The executive power of the Province extends to the matters with respect to which it has power to make statutes. Article 154C read with 154 F, states that this power shall be exercised by the Governor with the aid and advice of the Chief Minister and Board of ministers. It is mandatory that the Governor in the exercise of his functions acts in accordance with such advice, except in those instances where he is required to exercise his discretion. Hence, we can see that the Governor’s role is that of a constitutional head in a Westminster style constitution and is similar to the position of the Governor in an Indian State. However, this has to be made clear and constitutional conventions have to be observed. The matters in which the Governor can use his discretion are very few and would arise in instances where there is no clear majority and he has to appoint the chief minister or in cases of dissolution of the Council. He also exercises discretion in respect of a statute made by the Council and presented for his assent, as he can either give his assent as is the usual course, or send it back for reconsideration, with or without such amendments as he may suggest.

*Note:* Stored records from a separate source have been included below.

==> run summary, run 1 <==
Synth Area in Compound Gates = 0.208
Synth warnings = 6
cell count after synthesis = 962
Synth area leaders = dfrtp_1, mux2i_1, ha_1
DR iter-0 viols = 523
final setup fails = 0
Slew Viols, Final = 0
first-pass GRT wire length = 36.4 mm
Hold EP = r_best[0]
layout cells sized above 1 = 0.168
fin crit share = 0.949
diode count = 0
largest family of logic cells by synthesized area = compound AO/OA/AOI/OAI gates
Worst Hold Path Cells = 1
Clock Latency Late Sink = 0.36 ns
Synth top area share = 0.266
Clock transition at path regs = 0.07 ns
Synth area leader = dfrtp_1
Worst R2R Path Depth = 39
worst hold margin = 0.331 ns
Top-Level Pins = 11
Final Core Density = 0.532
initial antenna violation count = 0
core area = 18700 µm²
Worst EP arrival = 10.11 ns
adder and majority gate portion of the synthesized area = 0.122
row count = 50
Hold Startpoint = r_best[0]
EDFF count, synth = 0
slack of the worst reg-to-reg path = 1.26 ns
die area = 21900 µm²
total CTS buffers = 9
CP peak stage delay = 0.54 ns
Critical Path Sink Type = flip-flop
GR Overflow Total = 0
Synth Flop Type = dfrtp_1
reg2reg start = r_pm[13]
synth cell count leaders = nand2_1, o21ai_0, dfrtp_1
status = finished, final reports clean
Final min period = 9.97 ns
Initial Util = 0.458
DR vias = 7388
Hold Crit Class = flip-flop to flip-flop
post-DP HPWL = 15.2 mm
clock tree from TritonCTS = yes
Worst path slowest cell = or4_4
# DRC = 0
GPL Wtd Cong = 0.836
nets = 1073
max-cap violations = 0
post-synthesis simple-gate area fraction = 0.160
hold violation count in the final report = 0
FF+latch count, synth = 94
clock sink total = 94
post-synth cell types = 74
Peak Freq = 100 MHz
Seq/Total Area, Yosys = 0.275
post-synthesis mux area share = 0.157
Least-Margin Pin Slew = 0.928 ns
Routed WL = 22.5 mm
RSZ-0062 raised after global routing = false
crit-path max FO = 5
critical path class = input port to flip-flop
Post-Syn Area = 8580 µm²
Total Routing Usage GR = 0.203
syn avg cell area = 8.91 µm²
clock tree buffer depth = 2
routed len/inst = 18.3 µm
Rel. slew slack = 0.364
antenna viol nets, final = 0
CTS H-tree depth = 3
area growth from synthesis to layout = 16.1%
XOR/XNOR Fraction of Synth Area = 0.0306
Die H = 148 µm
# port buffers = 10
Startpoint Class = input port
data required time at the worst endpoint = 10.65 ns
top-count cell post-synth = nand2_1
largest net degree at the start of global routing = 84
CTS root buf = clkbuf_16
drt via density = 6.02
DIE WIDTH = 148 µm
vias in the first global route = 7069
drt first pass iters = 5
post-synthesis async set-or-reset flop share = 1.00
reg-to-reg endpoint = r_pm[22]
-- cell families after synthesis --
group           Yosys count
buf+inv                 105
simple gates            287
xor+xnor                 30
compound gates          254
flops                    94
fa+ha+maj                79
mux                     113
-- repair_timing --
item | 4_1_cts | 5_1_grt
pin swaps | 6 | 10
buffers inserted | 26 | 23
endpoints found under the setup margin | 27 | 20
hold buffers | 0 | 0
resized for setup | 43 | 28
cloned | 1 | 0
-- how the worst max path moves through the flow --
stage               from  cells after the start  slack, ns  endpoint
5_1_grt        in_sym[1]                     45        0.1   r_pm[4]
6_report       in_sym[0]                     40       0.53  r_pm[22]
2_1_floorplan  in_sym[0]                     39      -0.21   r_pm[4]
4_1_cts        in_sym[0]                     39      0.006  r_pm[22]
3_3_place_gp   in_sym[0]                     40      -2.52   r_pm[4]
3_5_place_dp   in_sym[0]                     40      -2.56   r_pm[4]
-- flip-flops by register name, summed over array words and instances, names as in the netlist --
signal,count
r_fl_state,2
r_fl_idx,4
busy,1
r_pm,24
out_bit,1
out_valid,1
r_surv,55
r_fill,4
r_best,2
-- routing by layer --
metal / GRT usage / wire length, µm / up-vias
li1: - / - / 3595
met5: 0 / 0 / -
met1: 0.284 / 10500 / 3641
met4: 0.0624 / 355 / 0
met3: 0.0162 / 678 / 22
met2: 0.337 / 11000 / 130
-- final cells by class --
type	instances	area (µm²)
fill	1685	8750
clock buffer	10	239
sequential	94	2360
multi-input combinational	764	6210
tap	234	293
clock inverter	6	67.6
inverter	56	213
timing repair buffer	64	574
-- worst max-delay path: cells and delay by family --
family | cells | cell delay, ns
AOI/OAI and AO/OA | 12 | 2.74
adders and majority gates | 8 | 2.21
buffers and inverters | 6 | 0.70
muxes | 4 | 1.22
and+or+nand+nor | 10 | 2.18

If after reconsideration the Council still passes the statute without any amendment, the Governor has the discretion to give his assent or reserve it for reference by the President to the Supreme Court, for a determination as to whether it is inconsistent with the Constitution, within the stipulated time of one month. In some instances Governors have used this provision to delay the passing of financial statutes even beyond the time limit stipulated.